English: Description on card: The Famous Blue Hole, Castalia, Ohio
Description on back of card: THE BLUE HOLE, CASTALIA, OHIO. Six miles west of Sandusky, Ohio, on Route 101. The depth of the Blue Hole is unknown. The visible depth is apparently 50 or 60 feet. It finds its source in an underground river and maintains a temperature of 48 degrees, winter and summer. It is not affected by floods or drought. The volume of water flowing from this marvelous spring is seven million gallons daily, sufficient to supply a city of 75,000 population.
No. in Series: 34
Photo by: Mound Photo, Sandusky, Ohio
Publisher: Genuine Curteich-Chicago "C.T. Art-Colortone" post card, a trade name under Curt Teich Co., Chicago, Illinois
Distributor: Geo. H. Tremper, Sandusky, Ohio
Estimated Date: 1930-1940s
Era: Linen Era
Condition: Unused.
The Blue Hole is a freshwater pond and was a tourist site from the 1920s to 1990 and had 165,000 visitors annually.
Wikipedia: en.wikipedia.org/wiki/Blue_Hole_(Castalia)
Publisher/Distributor Notes:
According to The Sandusky Register, George H. Tremper was the Erie County treasurer in the 1940s.
Curt Teich emigrated to Chicago in 1895. He had worked as a lithographer in Lobenstein, Germany.
He founded the Curt Teich Company in 1898, concentrating on newspaper and magazine printing.
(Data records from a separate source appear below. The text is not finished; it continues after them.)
This is an optimization exercise on Yosys and OpenROAD, whose aim is small area, a short achievable clock period and few clock cycles, not a production implementation.
In this exercise RTL edits were held to simulation tests only and were not proved equivalent to the original.
Power is estimated from default activity; no workload was simulated.

==> flow/design.v (excerpt) <==
module dbc3_blit (
    input  wire        clk,
    input  wire        rst,
    input  wire        start,
    output wire        ready,
    output reg         done,
    input  wire [23:0] src_addr,
    input  wire [8:0]  blit_x,
    input  wire [8:0]  blit_y,
    input  wire        flip_x,
    input  wire        flip_y,
    input  wire [7:0]  pen,
    input  wire        pen_mode,
    input  wire [9:0]  clip_x,
    input  wire [9:0]  clip_y,
    input  wire [9:0]  clip_width,
    input  wire [9:0]  clip_height,
    input  wire [3:0]  clip_ctrl,
    input  wire [23:0] rom_len,
    output wire [23:0] end_src_addr,
    output wire [8:0]  end_blit_y,
    output reg         anom_oor,
    output reg  [7:0]  anom_unk,
    output wire        rom_req,
    output wire [23:0] rom_addr,
    input  wire        rom_gnt,
    input  wire [7:0]  rom_rdata,
    output wire        pix_valid,
    input  wire        pix_ready,
    output wire [8:0]  pix_x,
    output wire [8:0]  pix_y,
    output wire [7:0]  pix_pen
);
Size in the first run: about 1900 cells after synthesis, ~240 flip-flops, roughly 230 I/O pins, ~19000 sq um of cells after synthesis.
clock: 8.0 ns
lec_check: 0
cap_margin: 20
core_margin: 2
core_utilization: 40
place_density: 0.6
setup_slack_margin: 4
slew_margin: 20
tns_end_percent: 30
standard.sh (not shown) runs the stock make flow with config.mk's settings and CLKGATE_MAP_FILE= SYNTH_SCRIPT=/design/flow/synth_recipe.tcl, a recipe that flattens the netlist after the stock synthesis.
==> flow/flow/run.sh <==
#!/bin/bash
# Layout: the standard flow (standard.sh, which runs ORFS from synthesis
# to the final layout), unchanged except that the port buffers are
# sky130_fd_sc_hd__buf_1 cells instead of the larger delay buffer that
# buffer_ports picks by default. Every port still gets its buffer.
# ORFS writes each step's full output to its own log under orfs/logs/;
# make's own output goes to standard.log.
set -euo pipefail
export BUFFER_PORTS_ARGS="-buffer_cell sky130_fd_sc_hd__buf_1"
bash standard.sh > standard.log 2>&1
The baseline went through all stages and came out clean.
Testbench counts at the start, summed over its fixed seeds: cycles 37,259.
Rerun with:
==> flow/run.sh (new file) <==
#!/bin/bash
# synth_recipe.tcl (not shown) runs the flow's synth.tcl, then flattens the netlist and writes it again
# the make line also repeats each setting of config.mk as NAME=value (left out here)
make -C /OpenROAD-flow-scripts/flow DESIGN_CONFIG=/design/flow/config.mk WORK_HOME=/design/flow/orfs CLKGATE_MAP_FILE= SYNTH_SCRIPT=/design/flow/synth_recipe.tcl finish
removed: flow/flow/run.sh
removed: flow/standard.sh
Outcome:
- global-route usage goes up by 0.53 points
- setup slack is better by 0.014 ns
- die area is unchanged
- total power is higher by a few percent
- final cell count barely changes
- sequential power stays flat
- final area grows by a few percent
- wire length went up by a few percent
- synthesized area is unchanged
- non-clock buffer count falls by 4
- clock skew went up by 0.018 ns
Rerun with:
==> flow/flow/run.sh (new file) <==
#!/bin/bash
# Layout: the standard flow (standard.sh, which runs ORFS from synthesis
# to the final layout), unchanged except that the port buffers are
# sky130_fd_sc_hd__buf_1 cells instead of the larger delay buffer that
# buffer_ports picks by default. Every port still gets its buffer.
# ORFS writes each step's full output to its own log under orfs/logs/;
# make's own output goes to standard.log.
set -euo pipefail
export BUFFER_PORTS_ARGS="-buffer_cell sky130_fd_sc_hd__buf_1"
bash standard.sh > standard.log 2>&1
==> flow/standard.sh (new file) <==
#!/bin/bash
# synth_recipe.tcl (not shown) runs the flow's synth.tcl, then flattens the netlist and writes it again
# the make line also repeats each setting of config.mk as NAME=value (left out here)
make -C /OpenROAD-flow-scripts/flow DESIGN_CONFIG=/design/flow/config.mk WORK_HOME=/design/flow/orfs CLKGATE_MAP_FILE= SYNTH_SCRIPT=/design/flow/synth_recipe.tcl "${@:-finish}"
Settings changed: TNS_END_PERCENT 30 to default.
removed: flow/run.sh
Result:
- critical path depth is higher by 12
- worst setup slack improves by 0.018 ns
- clock power falls by about 3%
- power falls by 2.8%
- non-clock buffer count climbs by 16
- cell count increases by 0.63%
Rerun with:
Settings changed: CTS_BUF_LIST from default to sky130_fd_sc_hd__clkbuf_4 sky130_fd_sc_hd__clkbuf_8, PLACE_DENSITY 0.6 to 0.75, TNS_END_PERCENT from default to 30.
Non-clock buffer count falls by 11.
Final cell count is higher slightly.
Setup slack got worse by 0.042 ns.
Die area does not change.
Power is lower by a few percent.
Synthesized cell count is unchanged.

==> afterwards: timing with drivers on the ports <==
No port has a modelled driver above. Below, the same layouts with a new extraction and two added sets of constraints.
Step 1 (the two cells are an assumption about what drives the block):
set clk [get_ports {clk}]
set_driving_cell -lib_cell sky130_fd_sc_hd__clkbuf_16 $clk
set_driving_cell -lib_cell sky130_fd_sc_hd__buf_2 [delete_from_list [all_inputs] $clk]
Step 2 adds t to the input delays and takes it off the output delays; t is the mean of the earliest and latest rising clock arrival at the registers after step 1. Input paths then give back, and output paths get back, about the clock's delay inside the block.
Slacks: ideal ports / drivers / drivers and shift; pairs: ideal ports / drivers.
| run | t, ns | slack for setup (ns) | clock arrival spread, ns |
|---|---|---|---|
| the first run | 0.644 | 4.039 / 4.039 / 3.463 | 0.010 / 0.010 |
| the second run | 0.637 | 4.053 / 4.000 / 3.547 | 0.029 / 0.029 |
| the third run | 0.631 | 4.071 / 4.071 / 3.823 | 0.022 / 0.022 |
| the fourth run | 0.664 | 4.029 / 3.981 / 3.941 | 0.047 / 0.046 |
After both steps every run listed still meets setup and hold. For the first run, which loses most, drivers alone change the setup slack by 0.000 ns; drivers and shift together by -0.576 ns.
He was an early publisher of postcards, but he didn't begin printing them himself until 1908.
According to MetroPostcard.com, "As his competition dwindled, his sales expanded and his American factories would eventually turn out more postcards than any other in the United States. "
The company was best known for their wide range of advertising and postcards of North America. By the 1920s, it was producing so many postcards with borders that they became recognized as a type dubbed "White Border Cards," creating an "era."
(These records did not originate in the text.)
Source: an optimization exercise on an open RTL-to-GDS flow (aim: small area, a short achievable clock period and few clock cycles per item). Production flows keep margins and buffers that such runs may drop.
Only the layout flow was run in this run; the RTL was not checked for function there.
Power figures rest on the tool's default switching activity, not on a simulated workload.

==> flow/design.v <==
module sprite_tiles #(
    parameter signed [11:0] VIS_MIN_X = 12'sd0,
    parameter signed [11:0] VIS_MAX_X = 12'sd255,
    parameter signed [11:0] VIS_MIN_Y = 12'sd0,
    parameter signed [11:0] VIS_MAX_Y = 12'sd223
) (
    input  wire        clk,
    input  wire        rst,
    input  wire        in_valid,
    output wire        in_ready,
    input  wire [15:0] in_size,
    input  wire [7:0]  in_zoomx,
    input  wire [7:0]  in_zoomy,
    input  wire [8:0]  in_x,
    input  wire [8:0]  in_y,
    input  wire [15:0] in_code,
    input  wire [15:0] in_attr,
    input  wire [3:0]  in_pri_a,
    input  wire [3:0]  in_pri_b,
    input  wire        in_high_only,
    output reg         out_valid,
    input  wire        out_ready,
    output reg  [15:0] out_tile,
    output reg  [11:0] out_x,
    output reg  [11:0] out_y,
    output reg  [5:0]  out_w,
    output reg  [5:0]  out_h,
    output reg  [19:0] out_dx,
    output reg  [19:0] out_dy,
    output reg         out_fx,
    output reg         out_fy,
    output reg  [4:0]  out_color,
    output reg         out_last
);
    localparam [2:0] S_IDLE  = 3'd0,
                     S_CHECK = 3'd1,
                     S_DIVX  = 3'd2,
                     S_DIVY  = 3'd3,
                     S_TILE  = 3'd4,
                     S_OUT   = 3'd5;
    reg [2:0]  state;
    reg [15:0] size_r;
    reg [7:0]  zoomx_r, zoomy_r;
    reg [8:0]  x_r, y_r;
    reg [15:0] code_r, attr_r;
    reg [3:0]  pa_r, pb_r;
    reg        ho_r;
    reg [5:0]  wx, hy;           
    reg [19:0] zdx, zdy;         
    reg [4:0]  r, c;             
    reg [20:0] div_num;
    reg [5:0]  div_den;
    reg [20:0] div_q;
    reg [6:0]  div_rem;
    reg [4:0]  div_cnt;
    assign in_ready = (state == S_IDLE);
    wire [4:0]         xnum = {1'b0, size_r[3:0]} + 5'd1;
    wire [4:0]         ynum = {1'b0, size_r[7:4]} + 5'd1;
    wire signed [31:0] xdim = $signed({11'd0, zoomx_r, 13'd0});    
    wire signed [31:0] ydim = $signed({11'd0, zoomy_r, 13'd0});
    wire signed [31:0] x16  = {{7{x_r[8]}}, x_r, 16'd0};
    wire signed [31:0] y16  = {{7{y_r[8]}}, y_r, 16'd0} - $signed({27'd0, ynum}) * ydim;
    wire [31:0]        tsx  = xdim[31:4] + 32'd4096;
    wire [31:0]        tsy  = ydim[31:4] + 32'd4096;
    wire [31:0]        w_full = (tsx * 32'd16 + 32'h8000) >> 16;
    wire [31:0]        h_full = (tsy * 32'd16 + 32'h8000) >> 16;
    wire signed [31:0] bx_lo = x16 >>> 16;
    wire signed [31:0] bx_hi = (x16 + $signed({27'd0, xnum}) * xdim) >>> 16;
    wire signed [31:0] by_lo = y16 >>> 16;
    wire signed [31:0] by_hi = (y16 + $signed({27'd0, ynum}) * ydim) >>> 16;
    wire [3:0] pri    = attr_r[11:8];
    wire [3:0] pri_lo = (pa_r < pb_r) ? pa_r : pb_r;
    wire [3:0] pri_hi = (pa_r < pb_r) ? pb_r : pa_r;
    wire skip_bit  = size_r[15];
    wire skip_zoom = (xdim[31:16] == 16'd0) || (ydim[31:16] == 16'd0);
    wire skip_pri  = (pri < pri_lo) || (pri > pri_hi);
    wire skip_high = ho_r && !attr_r[4];
    wire meets_x   = (bx_lo <= VIS_MAX_X) && (bx_hi > VIS_MIN_X);
    wire meets_y   = (by_lo <= VIS_MAX_Y) && (by_hi > VIS_MIN_Y);
    wire skip      = skip_bit || skip_zoom || skip_pri || skip_high || !(meets_x && meets_y);
    wire        fx = attr_r[6];
    wire        fy = attr_r[7];
    wire [4:0]  tx = fx ? (xnum - 5'd1 - c) : c;
    wire [4:0]  ty = fy ? (ynum - 5'd1 - r) : r;
    wire [15:0] tile_n = code_r + ty * xnum + tx;
    wire signed [31:0] tile_x = (x16 + $signed({27'd0, c}) * xdim) >>> 16;
    wire signed [31:0] tile_y = (y16 + $signed({27'd0, r}) * ydim) >>> 16;
    wire        last_c = (c == xnum - 5'd1);
    wire        last_r = (r == ynum - 5'd1);
    always @(posedge clk) begin
        if (rst) begin
            state     <= S_IDLE;
            out_valid <= 1'b0;
        end else begin
            case (state)
                S_IDLE: begin
                    if (in_valid) begin
                        size_r  <= in_size;
                        zoomx_r <= in_zoomx;
                        zoomy_r <= in_zoomy;
                        x_r     <= in_x;
                        y_r     <= in_y;
                        code_r  <= in_code;
                        attr_r  <= in_attr;
                        pa_r    <= in_pri_a;
                        pb_r    <= in_pri_b;
                        ho_r    <= in_high_only;
                        state   <= S_CHECK;
                    end
                end
                S_CHECK: begin
                    if (skip) begin
                        state <= S_IDLE;
                    end else begin
                        wx      <= w_full[5:0];
                        hy      <= h_full[5:0];
                        div_num <= 21'h100000;       
                        div_den <= w_full[5:0];
                        div_q   <= 21'd0;
                        div_rem <= 7'd0;
                        div_cnt <= 5'd20;
                        state   <= S_DIVX;
                    end
                end
                S_DIVX, S_DIVY: begin
                    if ({div_rem[5:0], div_num[20]} >= {1'b0, div_den}) begin
                        div_rem <= {div_rem[5:0], div_num[20]} - {1'b0, div_den};
                        div_q   <= {div_q[19:0], 1'b1};
                    end else begin
                        div_rem <= {div_rem[5:0], div_num[20]};
                        div_q   <= {div_q[19:0], 1'b0};
                    end
                    div_num <= {div_num[19:0], 1'b0};
                    div_cnt <= div_cnt - 5'd1;
                    if (div_cnt == 5'd0) begin
                        if (state == S_DIVX) begin
                            zdx     <= ({div_rem[5:0], div_num[20]} >= {1'b0, div_den}) ?
                                       {div_q[18:0], 1'b1} : {div_q[18:0], 1'b0};
                            div_num <= 21'h100000;
                            div_den <= hy;
                            div_q   <= 21'd0;
                            div_rem <= 7'd0;
                            div_cnt <= 5'd20;
                            state   <= S_DIVY;
                        end else begin
                            zdy   <= ({div_rem[5:0], div_num[20]} >= {1'b0, div_den}) ?
                                     {div_q[18:0], 1'b1} : {div_q[18:0], 1'b0};
                            r     <= 5'd0;
                            c     <= 5'd0;
                            state <= S_TILE;
                        end
                    end
                end
                S_TILE: begin
                    out_tile  <= tile_n;
                    out_x     <= tile_x[11:0];
                    out_y     <= tile_y[11:0];
                    out_w     <= wx;
                    out_h     <= hy;
                    out_dx    <= zdx;
                    out_dy    <= zdy;
                    out_fx    <= fx;
                    out_fy    <= fy;
                    out_color <= attr_r[4:0];
                    out_last  <= last_c && last_r;
                    out_valid <= 1'b1;
                    state     <= S_OUT;
                end
                S_OUT: begin
                    if (out_ready) begin
                        out_valid <= 1'b0;
                        if (last_c) begin
                            c <= 5'd0;
                            r <= r + 5'd1;
                        end else begin
                            c <= c + 5'd1;
                        end
                        state <= (last_c && last_r) ? S_IDLE : S_TILE;
                    end
                end
                default: state <= S_IDLE;
            endcase
        end
    end
endmodule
Curt Teich started using offset presses in 1907, but it took a number of years before he had offset presses made to his satisfaction, and many more years for him to perfect the method.
His innovations in this printing technique directly led to the production of what we now call "linens" by the early 1930s.
The company aided the war effort during the second world war by also printing many military maps.
Curt Teich eventually turned management of the company over to his son, but he remained active in company operations throughout its history.
Curt Teich died in 1974 and the family business was sold to Regensteiner Publishers who continued to print postcards at the Chicago plant until 1978 when the rights to the company name and processes were sold to the Irish company, John Hinde Ltd. Their California subsidiary now prints postcards under the name John Hinde Curteich, Inc.